COUNSEL: | P D McMurdo QC for appellant J Bell QC, with J D McKenna for respondents |
SOLICITORS: | Corrs Chambers Westgarth for appellant Hopgood Ganim Lawyers for respondents |
DAVIES JA:
- The questions in issue
- This is an appeal from a judgment in the Trial Division of this Court for damages for breach of a contract for sale of land. The appellant, the unsuccessful defendant, was the purchaser of the land and the respondents, the successful plaintiffs, were the vendors. The damages were for breach of the fundamental term implied in all contracts that neither party will do anything to prevent the other from performing the contract;[1] or, as it is more commonly put in positive terms, that each will do all that is reasonably necessary to secure performance of the contract.[2]
- The principal questions at trial and before this Court involved the construction of special condition 4 and, in particular, 4.05 of the contract. In this Court there were three such questions. The first and main one was what is meant by "relaxation of the Road Contribution as evidenced by the terms and conditions of the Council's subdivisional approval for the Land" in that subclause. The second is whether, for the respondents to benefit from any such relaxation, it must have been negotiated by them. And the third is whether the time by which it must be achieved is limited by some specific event or by a requirement of reasonableness.
- At the trial the respondents had argued that, if the correct construction was not as they contended it was, the contract should be rectified to accord with that construction. They also contended that in this Court. It is appropriate to defer consideration of that question until the questions of construction have been decided.
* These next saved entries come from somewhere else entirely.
This is an optimization exercise on Yosys and OpenROAD, whose aim is small area, a short achievable clock period and few clock cycles, not a production implementation. Only simulation tests tie the RTL to the original design; equivalence was not proved. Power figures rest on the tool's default switching activity, not on a simulated workload.

Design voxel_ray_traversal_unit, start of the top module:
module voxel_ray_traversal_unit (
    input  wire logic        clk,
    input  wire logic        rst_n,
    input  wire logic        start,
    output logic             busy,
    input  wire logic        voxel_size_we,
    input  wire logic [4:0]  voxel_size,
    input  wire logic [15:0] start_x,
    input  wire logic [15:0] start_y,
    input  wire logic [15:0] start_z,
    input  wire logic [15:0] end_x,
    input  wire logic [15:0] end_y,
    input  wire logic [15:0] end_z,
    output logic             voxel_valid,
    output logic [7:0]       voxel_x,
    output logic [7:0]       voxel_y,
    output logic [7:0]       voxel_z,
    output logic             last_voxel_flag,
    output logic             truncated
);
    function automatic logic [16:0] rstep(input logic [16:0] x, input logic [15:0] dx,
                                          input logic cin);
        logic [17:0] m;
        m = {1'b0, x} + {2'b11, dx} + {17'd0, cin};
        rstep = m[17] ? {1'b0, x[15:0]} : {1'b1, m[15:0]};
    endfunction
    function automatic logic [5:0] istep(input logic [4:0] r, input logic b,
                                         input logic [4:0] v);
        logic [6:0] m;
        m = {1'b0, r, b} - {2'b00, v};
        istep = m[6] ? {1'b0, r[3:0], b} : {1'b1, m[4:0]};
    endfunction
    logic [4:0]  v;             
    logic        fe_idx, fe_rdy, fe_opl;
    logic [3:0]  fcnt;
    logic [7:0]  ncur  [3];     
    logic [7:0]  nendv [3];     
    logic [7:0]  nslo  [3];     
    logic [15:0] ndx   [3];     
    logic [15:0] ndxv  [3];     
    logic [2:0]  ndcin;
    logic [2:0]  nneg;
    logic [5:0]  ri_s  [3];     
    logic [4:0]  ri_e  [3];
    logic [2:0]  nsat_n;
    logic [2:0]  nsat_s;
    logic        dv_run, dv_full;
    logic [4:0]  dcnt;
    logic [15:0] dx    [3];
    logic [2:0]  dcin;
    logic [15:0] rn    [3];
    logic [15:0] rs    [3];
    logic [7:0]  slo   [3];
    logic [2:0]  sat_n;
    logic [2:0]  sat_s;
    logic [31:0] qn    [3];
    logic [31:0] qs    [3];
    logic        be_act, be_emit;
    logic [7:0]  cur   [3];
    logic [7:0]  endv  [3];
    logic [2:0]  neg;
    logic [31:0] tn    [3];
    logic [31:0] ts    [3];
    logic [2:0]  ovf;
    logic        valid_r, last_r, trunc_r, first;
    logic [5:0]  count;
    logic [15:0] s_in [3];
    logic [15:0] e_in [3];
  ...
Size: ~4800 cells after synthesis, ~820 flip-flops, ~130 I/O pins, roughly 48000 sq um of cells after synthesis.
export LEC_CHECK = 0
export CAP_MARGIN = 30
export CORE_MARGIN = 2
export CORE_UTILIZATION = 40
export CTS_CLUSTER_SIZE = 30
export SETUP_SLACK_MARGIN = 4.7
export SLEW_MARGIN = 30
export TNS_END_PERCENT = 5
create_clock -name core_clock -period 8.0 [get_ports {clk}]
standard.sh (not shown) runs the stock make flow with config.mk's settings and CLKGATE_MAP_FILE= SYNTH_SCRIPT=/design/flow/synth_recipe.tcl, a recipe that flattens the netlist after the stock synthesis.
==> flow/flow/run.sh <==
#!/bin/bash
# The standard layout (standard.sh), with the port buffers that
# buffer_ports inserts made as sky130_fd_sc_hd__buf_4 instead of the
# library's smallest buffer (a slow delay cell).  Every port is still
# buffered.  The full output goes to standard.log.
set -euo pipefail
export BUFFER_PORTS_ARGS="-buffer_cell sky130_fd_sc_hd__buf_4"
bash standard.sh > standard.log 2>&1
Testbench counts at the start, summed over its fixed seeds: cycles 14,518.
Next try:
--- a/flow/config.mk
+++ b/flow/config.mk
@@ -10,0 +11 @@
+export CTS_CLUSTER_DIAMETER = 100
=> Worst hold slack is better by 7.5 ps. Die area is unchanged. Synthesized cell count does not change. Cell count drops slightly. Setup slack is better by 5.4 ps. Utilization drops by 1.6 points. Wire length drops slightly.
Next try:
--- a/flow/config.mk
+++ b/flow/config.mk
@@ -11,2 +10,0 @@
-export CTS_CLUSTER_DIAMETER = 100
-export CTS_CLUSTER_SIZE = 30
After rerunning: The changed run went through all stages and came out clean. Power rose by a little under a tenth. Routed wire length grows slightly. Combinational power barely changes. Final cell count is higher slightly. Global-route usage rose by 0.20 points. Die area does not change. Clock skew falls by 23 ps. Via count went up slightly. Non-clock buffer count is lower by 9. Worst setup slack is worse by 5.4 ps.

==> separate check: timing with driven ports <==
How much do the figures lean on ideal ports? The routed layouts below were timed once more, with nothing changed but the port constraints.
Step 1 assumes that a clkbuf_16 drives the clock port and a buf_2 every other input.
Step 2 adds t to the input delays and takes it off the output delays; t is the mean of the earliest and latest rising clock arrival at the registers after step 1. Input paths then give back, and output paths get back, about the clock's delay inside the block.
Three values: ideal, step 1, step 2; two values: the first two.
run	t (ns)	slack for setup (ns)	latest minus earliest clock arrival (ns)
the first run	0.746	4.549 / 4.514 / 4.549	0.042 / 0.042
the second run	0.719	4.554 / 4.485 / 4.554	0.064 / 0.065
the third run	0.746	4.549 / 4.514 / 4.549	0.042 / 0.042
After both steps every run listed still meets setup and hold.
From an optimization exercise on the open Yosys and OpenROAD flow, aimed at small area; shortcuts taken in it are not production practice.
Function was checked by simulation only, so behaviour that the tests miss may differ from the original.

## flow/config.mk

```make
export PLATFORM = sky130hd
export DESIGN_NAME = km_top
export DESIGN_NICKNAME = km_top
export VERILOG_FILES = /design/flow/design.v
export SDC_FILE = /design/flow/constraint.sdc
export NUM_CORES = 4
export LEC_CHECK = 0
export CAP_MARGIN = 20
export CORE_MARGIN = 2
export CORE_UTILIZATION = 75
export PLACE_DENSITY = 0.85
export SLEW_MARGIN = 20
export SYNTH_HIERARCHICAL = 1
export SYNTH_MINIMUM_KEEP_SIZE = 0
```

## flow/constraint.sdc

```tcl
create_clock -name core_clock -period 7.0 [get_ports {clk}]
set_input_delay 1.4000 -clock core_clock [delete_from_list [all_inputs] [get_ports {clk}]]
set_output_delay 1.4000 -clock core_clock [all_outputs]
set_load 0.01 [all_outputs]
```
This design comes from an exercise in tuning for small area, a short achievable clock period and few clock cycles per item on the open sky130 flow, not from production work. The RTL was checked by simulation tests, not by an equivalence proof against the original design. Power and IR drop assume default switching activity.

==> inputs of run a <==
## riscv_small
module riscv_small #(
    parameter logic [31:0] RESET_PC = '0
) (
    input  logic        clk,
    input  logic        rst_n,
    input  logic        inst_ready,    
    input  logic [31:0] inst_data,
    output logic [31:0] inst_addr,
    output logic        inst_rd_en,
    input  logic        data_ready,    
    input  logic [31:0] data_rd,
    output logic        data_rd_en,
    output logic        data_wr_en,
    output logic [31:0] data_wr,
    output logic [31:0] data_addr
);
    localparam int FD = 3;             
    logic [31:2] pc;
    logic        rd_en_q;              
    logic [31:0] fq [FD];              
    logic [FD:0] fv;                   
    logic [FD:0] fvp;                  
    logic        e_we, e_ld, e_st;     
    logic [4:0]  e_rd;
    logic [31:0] e_a, e_b;             
    logic [31:0] e_sd;                 
    logic        e_fbM;
    logic        e_sub, e_sadd, e_sslt, e_ssh, e_left, e_arith;
    logic        e_sxor, e_sor, e_sand, e_scmp;
    logic        m_we, m_rden, m_wren;
    logic        m_mem;                
    logic        m_ldw;                
    logic [4:0]  m_rd;
    logic [31:0] m_res, m_sd;
    logic [31:0] m_fwd;                
    logic [31:0] m_val;
    logic stall, hold, d_go, cons, acc;
    assign stall = m_mem & !data_ready;
    assign inst_addr  = {pc, 2'b00};
    assign inst_rd_en = rd_en_q;
    assign acc = rd_en_q & inst_ready & (!fv[FD-1] | (fv[0] & !hold & !m_mem));
    assign fvp        = {fv[FD-1:0], 1'b1};
    always_ff @(posedge clk or negedge rst_n) begin
        if (!rst_n) begin
            pc      <= RESET_PC[31:2];
            rd_en_q <= 1'b0;
            fv      <= '0;
        end else begin
            rd_en_q <= 1'b1;
            if (acc)
                pc <= pc + 30'd1;
  ...
clock: 8.0 ns
lec_check: 0
cap_margin: 20
core_margin: 2
core_utilization: 40
cts_cluster_diameter: 60
cts_cluster_size: 20
setup_slack_margin: 4.8
slew_margin: 20
tns_end_percent: 100
standard.sh (not shown) runs the stock make flow with config.mk's settings and CLKGATE_MAP_FILE= SYNTH_SCRIPT=/design/flow/synth_recipe.tcl, a recipe that flattens the netlist after the stock synthesis.
==> flow/flow/run.sh <==
#!/bin/bash
# Standard layout, with plain buffers (not delay cells) on the ports.
set -euo pipefail
export BUFFER_PORTS_ARGS="-buffer_cell sky130_fd_sc_hd__buf_2"
bash standard.sh > standard_flow.log 2>&1
==> inputs of run b, as changes to run a <==
Settings changed: CAP_MARGIN 20 to 10, SETUP_SLACK_MARGIN 4.8 to 4.6, SLEW_MARGIN 20 to 10.
==> inputs of run c, as changes to run a <==
Settings changed: CTS_CLUSTER_SIZE 20 to 24, SETUP_SLACK_MARGIN 4.8 to 4.5.
==> metrics.yaml <==
pwr:
  peakVddDrop_uv: 205
grt:
  grt.met1_usage: 0.461
layout:
  final_cell_mix: "edfxtp_1 (1237), a22oi_1 (610), nand2_1 (345)"
  clk_share: 0.0558
cts:
  numCtsBuffers: 108
hold_path:
  min_from: "fq[0][3]"
sta:
  fmax_ghz: 0.269
  max_slew_margin: 0.220
critical_path:
  startpoint: "e_a[6]"
run_status:
  status: "no timing/DRC/antenna violations"
# the run above: run c

==> metrics.yaml <==
run_status:
  status: "no timing/DRC/antenna violations"
critical_path:
  startpoint: "fq[0][17]"
grt:
  grt.met1_usage: 0.466
sta:
  fmax_ghz: 0.297
  worst_pin_slew_ns: 1.28
  max_slew_margin: 0.146
hold_path:
  min_from: "fq[0][11]"
layout:
  final_cell_mix: "edfxtp_1 (1237), a22oi_1 (610), nand2_1 (342)"
pwr:
  peakVddDrop_uv: 180
synthesis:
  ys_seq_elements: 1343
# the run above: run a

==> metrics.yaml <==
run_status:
  status: "no timing/DRC/antenna violations"
sta:
  max_slew_margin: 0.202
  tns_ns: 0
  fmax_ghz: 0.282
critical_path:
  path_depth: 10
  startpoint: "e_a[11]"
layout:
  clk_share: 0.0520
  final_cell_mix: "edfxtp_1 (1237), a22oi_1 (609), nand2_1 (341)"
  fin_area_mm2: 0.0719
synthesis:
  synthCells: 4877
  synthMuxAreaShare: 0.0325
cts:
  cts-resized-gates: 206
grt:
  grt.met1_usage: 0.464
drt:
  drt-total-wl_um: 299000
hold_path:
  min_from: "fq[2][31]"
floorplanning:
  core_area_mm2: 0.154
pwr:
  internal-power_mw: 12.2
  peakVddDrop_uv: 185
# the run above: run b

Testbench counts of run a, summed over its fixed seeds: cycles 15,402, insts 11,832.
Testbench counts of run b, summed over its fixed seeds: cycles 15,402, insts 11,832.
Testbench counts of run c, summed over its fixed seeds: cycles 15,402, insts 11,832.

==> re-timing with driven ports <==
The flow's constraints put no driver on any port. The routed layouts listed below were extracted and timed again, unchanged, in two steps. Step 1 sets driving cells, clkbuf_16 on the clock port and buf_2 on the other inputs (assumed; they add their load-dependent delay and slew). Step 2 times the ports against the registers' clock, not the clock port: input delays grow and output delays shrink by t, the midpoint of the rising clock arrivals with the driver on. Three values: no drivers, after step 1, after step 2; two values: the first two.
run	t, ns	slack for setup (ns)	worst setup path after step 2	pins driven straight from the clock port
run a	0.845	4.632 / 4.632 / 4.350	input to register	1
run b	0.861	4.453 / 4.453 / 3.972	input to register	1
run c	0.862	4.280 / 4.280 / 3.973	input to register	1
After both steps every run listed still meets setup and hold. For run b, which loses most, drivers alone change the setup slack by 0.000 ns; drivers and shift together by -0.481 ns.
Source: an optimization exercise on an open RTL-to-GDS flow (aim: small area, a short achievable clock period and few clock cycles). Production flows keep margins and buffers that such runs may drop.
RTL that was checked went through simulation tests only; none was proved equivalent to the original.
No functional check of the RTL was part of runs 3 and 4.
Power is estimated from default activity; no workload was simulated.

<file path="flow/config.mk">
export PLATFORM = sky130hd
export DESIGN_NAME = rope_sim_top
export DESIGN_NICKNAME = rope_sim_top
export VERILOG_FILES = /design/flow/design.v
export SDC_FILE = /design/flow/constraint.sdc
export NUM_CORES = 4
export LEC_CHECK = 0
export CAP_MARGIN = 20
export CORE_MARGIN = 2
export CORE_UTILIZATION = 30
export SLEW_MARGIN = 20
</file>
<file path="flow/constraint.sdc">
create_clock -name core_clock -period 11.0 [get_ports {clk}]
set_input_delay 2.2000 -clock core_clock [delete_from_list [all_inputs] [get_ports {clk}]]
set_output_delay 2.2000 -clock core_clock [all_outputs]
set_load 0.01 [all_outputs]
</file>
<file path="flow/design.v">
package rope_pkg;
    typedef logic signed [31:0] fix_t;
    localparam logic [1:0] ALU_ADD = 2'd0;
    localparam logic [1:0] ALU_SUB = 2'd1;
    localparam logic [1:0] ALU_MUL = 2'd2;
    localparam logic CMD_STEP       = 1'b0;
    localparam logic CMD_SET_ANCHOR = 1'b1;
    localparam logic [2:0] ST_IDLE      = 3'd0;
    localparam logic [2:0] ST_VERLET    = 3'd1;
    localparam logic [2:0] ST_CONSTRAIN = 3'd2;
    localparam logic [2:0] ST_REPORT    = 3'd3;
    localparam logic [2:0] ST_DONE      = 3'd4;
endpackage
`timescale 1ns/10ps
module fixed_alu #(
    parameter logic [1:0] OP = rope_pkg::ALU_ADD
) (
    input  logic signed [31:0] a,
    input  logic signed [31:0] b,
    output logic signed [31:0] result
);
    generate
        if (OP == rope_pkg::ALU_MUL) begin : g_mul
            logic signed [63:0] a_wide;
            logic signed [63:0] b_wide;
            logic signed [63:0] product;
            assign a_wide = a;
            assign b_wide = b;
            assign product = a_wide * b_wide;
            assign result = product[47:16];
        end else if (OP == rope_pkg::ALU_SUB) begin : g_sub
            assign result = a - b;
        end else begin : g_add
            assign result = a + b;
        end
    endgenerate
endmodule
`timescale 1ns/10ps
module verlet_node #(
    parameter int node_id = 0
) (
    input  logic                             clk,
    input  logic                             reset,
    input  logic                             verlet_en,
    input  logic                             fix_en,
    input  logic [$clog2(8)-1:0]   fix_sel,
    input  logic signed [31:0]               fix_x,
    input  logic signed [31:0]               fix_y,
    output logic signed [31:0]               pos_x,
    output logic signed [31:0]               pos_y
);
    localparam int                  IDX_W  = $clog2(8);
    localparam logic signed [31:0]  INIT_Y = 32'(32'sh000A_0000 * node_id);
    logic signed [31:0] x;
    logic signed [31:0] y;
    logic signed [31:0] prev_x;
    logic signed [31:0] prev_y;
    logic signed [31:0] x_dbl;
    logic signed [31:0] y_dbl;
    logic signed [31:0] x_next;
    logic signed [31:0] y_verlet;
    logic signed [31:0] y_next;
    logic               selected;
    assign x_dbl = x <<< 1;
    assign y_dbl = y <<< 1;
    fixed_alu #(.OP(rope_pkg::ALU_SUB)) u_x_sub (.a(x_dbl), .b(prev_x), .result(x_next));
    fixed_alu #(.OP(rope_pkg::ALU_SUB)) u_y_sub (.a(y_dbl), .b(prev_y), .result(y_verlet));
    assign y_next = y_verlet + 32'sh0000_4CCC;
    assign selected = fix_en && (fix_sel == IDX_W'(node_id));
    always_ff @(posedge clk) begin
        if (reset) begin
            x      <= 32'sh00C8_0000;
            y      <= INIT_Y;
            prev_x <= 32'sh00C8_0000;
            prev_y <= INIT_Y;
        end else if (verlet_en) begin
            prev_x <= x;
            prev_y <= y;
            x      <= x_next;
            y      <= y_next;
        end else if (selected) begin
            x <= fix_x;
            y <= fix_y;
        end
    end
    assign pos_x = x;
    assign pos_y = y;
endmodule
`timescale 1ns/10ps
module constraint_solver (
    input  logic                                      clk,
    input  logic                                      reset,
    input  logic [8-1:0][31:0]              pos_x,
    input  logic [8-1:0][31:0]              pos_y,
    output logic                                      fix_en,
    output logic [$clog2(8)-1:0]            fix_sel,
    output logic signed [31:0]                        fix_x,
    output logic signed [31:0]                        fix_y,
    input  logic                                      solve_start,
    output logic                                      solve_done,
    input  logic signed [31:0]                        anchor_x,
    input  logic signed [31:0]                        anchor_y
);
    localparam int               IDX_W     = $clog2(8);
    localparam logic [IDX_W-1:0] LAST_NODE = IDX_W'(8 - 1);
    logic               busy;
    logic [IDX_W-1:0]   node_cnt;
    logic signed [31:0] prev_x;
    logic signed [31:0] prev_y;
    logic signed [31:0] dx;
    logic signed [31:0] dy;
    function automatic logic signed [31:0] clamp_axis(input logic signed [31:0] d);
        logic signed [31:0] lim;
        lim = 32'sh000A_0000;
        if (d > lim) begin
            clamp_axis = lim;
        end else if (d < -lim) begin
            clamp_axis = -lim;
        end else begin
            clamp_axis = d;
        end
    endfunction
    fixed_alu #(.OP(rope_pkg::ALU_SUB)) u_dx (.a(pos_x[node_cnt]), .b(prev_x), .result(dx));
    fixed_alu #(.OP(rope_pkg::ALU_SUB)) u_dy (.a(pos_y[node_cnt]), .b(prev_y), .result(dy));
    always_comb begin
        fix_en  = busy;
        fix_sel = node_cnt;
        if (node_cnt == '0) begin
            fix_x = anchor_x;
            fix_y = anchor_y;
        end else begin
            fix_x = prev_x + clamp_axis(dx);
            fix_y = prev_y + clamp_axis(dy);
        end
    end
    assign solve_done = busy && (node_cnt == LAST_NODE);
    always_ff @(posedge clk) begin
        if (reset) begin
            busy     <= 1'b0;
            node_cnt <= '0;
        end else if (busy) begin
            node_cnt <= node_cnt + 1'b1;
            if (node_cnt == LAST_NODE) begin
                busy     <= 1'b0;
                node_cnt <= '0;
            end
        end else if (solve_start) begin
            busy     <= 1'b1;
            node_cnt <= '0;
        end
    end
    always_ff @(posedge clk) begin
        if (busy) begin
            prev_x <= fix_x;
            prev_y <= fix_y;
        end
    end
endmodule
`timescale 1ns/10ps
module sim_controller (
    input  logic                            clk,
    input  logic                            reset,
    input  logic                            cmd_valid,
    input  logic                            cmd_op,
    input  logic signed [31:0]              cmd_x,
    input  logic signed [31:0]              cmd_y,
    output logic                            cmd_credit,
    output logic                            out_valid,
    output logic [$clog2(8)-1:0]  out_node,
    output logic signed [31:0]              out_x,
    output logic signed [31:0]              out_y,
    output logic                            out_last,
    input  logic                            out_credit,
    output logic                            verlet_en,
    input  logic [8-1:0][31:0]    pos_x,
    input  logic [8-1:0][31:0]    pos_y,
    output logic                            solve_start,
    input  logic                            solve_done,
    output logic signed [31:0]              anchor_x,
    output logic signed [31:0]              anchor_y
);
    localparam int               IDX_W     = $clog2(8);
    localparam int               CRD_W     = $clog2(4 + 1);
    localparam logic [IDX_W-1:0] LAST_NODE = IDX_W'(8 - 1);
    logic [2:0]       state;
    logic [IDX_W-1:0] rpt_idx;
    logic [CRD_W-1:0] out_cnt;
    assign verlet_en = (state == rope_pkg::ST_VERLET);
    assign out_valid = (state == rope_pkg::ST_REPORT) && (out_cnt != '0);
    assign out_last  = out_valid && (rpt_idx == LAST_NODE);
    assign out_node  = rpt_idx;
    assign out_x     = pos_x[rpt_idx];
    assign out_y     = pos_y[rpt_idx];
    assign cmd_credit = (state == rope_pkg::ST_DONE);
    always_ff @(posedge clk) begin
        if (reset) begin
            state       <= rope_pkg::ST_IDLE;
            solve_start <= 1'b0;
            rpt_idx     <= '0;
            anchor_x    <= 32'sh00C8_0000;
            anchor_y    <= '0;
        end else begin
            solve_start <= 1'b0;
            case (state)
                rope_pkg::ST_IDLE: begin
                    if (cmd_valid) begin
                        if (cmd_op == rope_pkg::CMD_SET_ANCHOR) begin
                            anchor_x <= cmd_x;
                            anchor_y <= cmd_y;
                            state    <= rope_pkg::ST_DONE;
                        end else begin
                            state <= rope_pkg::ST_VERLET;
                        end
                    end
                end
                rope_pkg::ST_VERLET: begin
                    solve_start <= 1'b1;
                    state       <= rope_pkg::ST_CONSTRAIN;
                end
                rope_pkg::ST_CONSTRAIN: begin
                    if (solve_done) begin
                        rpt_idx <= '0;
                        state   <= rope_pkg::ST_REPORT;
                    end
                end
                rope_pkg::ST_REPORT: begin
                    if (out_valid) begin
                        rpt_idx <= rpt_idx + 1'b1;
                        if (rpt_idx == LAST_NODE) begin
                            state <= rope_pkg::ST_DONE;
                        end
                    end
                end
                rope_pkg::ST_DONE: begin
                    state <= rope_pkg::ST_IDLE;
                end
                default: begin
                    state <= rope_pkg::ST_IDLE;
                end
            endcase
        end
    end
    always_ff @(posedge clk) begin
        if (reset) begin
            out_cnt <= CRD_W'(4);
        end else begin
            case ({out_valid, out_credit})
                2'b10: out_cnt <= out_cnt - 1'b1;
                2'b01: out_cnt <= out_cnt + 1'b1;
                default: out_cnt <= out_cnt;
            endcase
        end
    end
endmodule
`timescale 1ns/10ps
module rope_sim_top (
    input  logic                            clk,
    input  logic                            reset,
    input  logic                            cmd_valid,
    input  logic                            cmd_op,
    input  logic signed [31:0]              cmd_x,
    input  logic signed [31:0]              cmd_y,
    output logic                            cmd_credit,
    output logic                            out_valid,
    output logic [$clog2(8)-1:0]  out_node,
    output logic signed [31:0]              out_x,
    output logic signed [31:0]              out_y,
    output logic                            out_last,
    input  logic                            out_credit
);
    localparam int IDX_W = $clog2(8);
    logic solve_start;
    logic solve_done;
    logic signed [31:0] anchor_x;
    logic signed [31:0] anchor_y;
    logic                            verlet_en;
    logic                            fix_en;
    logic [IDX_W-1:0]                fix_sel;
    logic signed [31:0]              fix_x;
    logic signed [31:0]              fix_y;
    logic [8-1:0][31:0]    pos_x;
    logic [8-1:0][31:0]    pos_y;
    sim_controller u_ctrl (
        .clk         (clk),
        .reset       (reset),
        .cmd_valid   (cmd_valid),
        .cmd_op      (cmd_op),
        .cmd_x       (cmd_x),
        .cmd_y       (cmd_y),
        .cmd_credit  (cmd_credit),
        .out_valid   (out_valid),
        .out_node    (out_node),
        .out_x       (out_x),
        .out_y       (out_y),
        .out_last    (out_last),
        .out_credit  (out_credit),
        .verlet_en   (verlet_en),
        .pos_x       (pos_x),
        .pos_y       (pos_y),
        .solve_start (solve_start),
        .solve_done  (solve_done),
        .anchor_x    (anchor_x),
        .anchor_y    (anchor_y)
    );
    constraint_solver u_solver (
        .clk         (clk),
        .reset       (reset),
        .pos_x       (pos_x),
        .pos_y       (pos_y),
        .fix_en      (fix_en),
        .fix_sel     (fix_sel),
        .fix_x       (fix_x),
        .fix_y       (fix_y),
        .solve_start (solve_start),
        .solve_done  (solve_done),
        .anchor_x    (anchor_x),
        .anchor_y    (anchor_y)
    );
    for (genvar i = 0; i < 8; i++) begin : g_node
        verlet_node #(.node_id(i)) u_node (
            .clk       (clk),
            .reset     (reset),
            .verlet_en (verlet_en),
            .fix_en    (fix_en),
            .fix_sel   (fix_sel),
            .fix_x     (fix_x),
            .fix_y     (fix_y),
            .pos_x     (pos_x[i]),
            .pos_y     (pos_y[i])
        );
    end
endmodule
</file>
This is an optimization exercise on Yosys and OpenROAD, whose aim is small area, a short achievable clock period and few clock cycles per item, not a production implementation. Function was checked by simulation only, so behaviour that the tests miss may differ from the original. Power and IR drop assume default switching activity.

Design variable_partition_allocator_core, start of the top module:
module variable_partition_allocator_core (
    input  logic        aclk,
    input  logic        aresetn,
    input  logic        s_tvalid,
    output logic        s_tready,
    input  logic [39:0] s_tdata,    
    input  logic        s_tuser,    
    output logic        m_tvalid,
    input  logic        m_tready,
    output logic [39:0] m_tdata,    
    input  logic        psel,
    input  logic        penable,
    input  logic        pwrite,
    input  logic [2:0]  paddr,
    input  logic [31:0] pwdata,
    output logic [31:0] prdata,
    output logic        pready
);
    localparam int N  = 16;
    localparam int AB = 16;
    localparam int SB = 17;
    localparam logic [2:0] AddrPolicy = 3'd0;
    localparam logic [2:0] AddrLimit  = 3'd4;
    function automatic logic lt16(input logic [15:0] a, input logic [15:0] b);
        logic r;
        r = 1'b0;
        for (int i = 0; i < 16; i++) r = (!a[i] && b[i]) || (!(a[i] && !b[i]) && r);
        lt16 = r;
    endfunction
    logic [1:0]  policy_reg;
    logic [15:0] limit_reg;
    logic        cfg_wr;
    assign pready = 1'b1;
    assign cfg_wr = psel && penable && pwrite;
    always_ff @(posedge aclk) begin
        if (!aresetn) begin
            policy_reg <= 2'd0;
            limit_reg  <= '0;
        end else if (cfg_wr) begin
            if (paddr == AddrPolicy) policy_reg <= pwdata[1:0];
            if (paddr == AddrLimit)  limit_reg  <= pwdata[15:0];
        end
    end
    always_comb begin
        prdata = '0;
        if (paddr == AddrPolicy) prdata = {30'd0, policy_reg};
        if (paddr == AddrLimit)  prdata = {16'd0, limit_reg};
    end
    logic          rv;         
    logic          kind_r;
    logic [SB-1:0] arg_r;      
    logic          ov;
    logic [34:0]   odata;
    logic          adv;        
    logic          take;
    assign adv      = aresetn && rv && (!ov || m_tready);
    assign s_tready = !rv || !ov || m_tready;
    assign take     = s_tvalid && s_tready;
    logic [N-1:1][AB-1:0] base_r;
    logic [N:0][AB-1:0]   base_q;    
    logic [N-1:0]         free_q;
    logic [N-1:0][AB-1:0] em1;       
  ...
make LEC_CHECK=0 ABC_AREA=1 CAP_MARGIN=20 CORE_MARGIN=2 CORE_UTILIZATION=30 SETUP_SLACK_MARGIN=3 SLEW_MARGIN=20 finish   # period 11.0 ns
run.sh (not shown) runs the stock make flow with config.mk's settings and CLKGATE_MAP_FILE= SYNTH_SCRIPT=/design/flow/synth_recipe.tcl, a recipe that flattens the netlist after the stock synthesis.
Testbench counts at the start, summed over its fixed seeds: cycles 4,848, items 4,800.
- It is necessary first to say something about the context, the factual background known to the parties, in which the questions of construction arose.[3]
- The factual context
- The respondents were the owners of a large parcel of land, about 104 hectares, at Coomera. It was bordered on the north by the Coomera River and on the south by the Oxenford - Southport Road, more often described as the Hope Island Road. This latter description was because it was, at the time this contract was made, the only access road to Hope Island.
- Originally the respondents intended to develop the whole of that land themselves in two stages. Stage 1 was to be an area of approximately 14 hectares in the south-western corner of the land, its southern boundary abutting on to the Hope Island Road. It was relatively high land, and consequently flood free, which it was proposed would be developed by way of group title. The remainder of the land, Stage 2, was in a flood plain and it was proposed that it would be developed as a canal development. However due to financial difficulties the respondents resolved to sell Stage 1 to a builder developer such as the appellant and the contract which gave effect to that sale is the contract in question.
- At the time of negotiations between the appellant and the respondents for the sale of Stage 1 it was proposed that access to Stage 1 would be directly from the Hope Island Road on its southern boundary. But it was known to the parties that, if that road continued to remain the main road to Hope Island, it would need to be upgraded and that such access would not be permitted on a permanent basis. In that event a roundabout would need to be constructed on that road to the east of Stage 2 and access to Stage 1 obtained from that roundabout through Stage 2. That access would require external road works, substantially the roundabout, to which the developer or developers of the whole of the respondents' land would be required to contribute a sum in excess of $2M. The respondents had proposed to the council that this be by way of a payment of $2,000 per lot for each of the lots in Stage 1, to be held in a fund pending sale of each lot, the balance to be paid on the development of Stage 2, and this proposal had been accepted by the council.
- It was also known to the parties at the time these negotiations were conducted that the Main Roads Department had a plan for an alternative route to Hope Island which, if it came to fruition, would not require the external road works to which I have referred but would permit the access from Stage 1 directly onto the Hope Island Road to remain as a permanent access. However it was uncertain whether that alternative route would be constructed or, if it would, when that would occur.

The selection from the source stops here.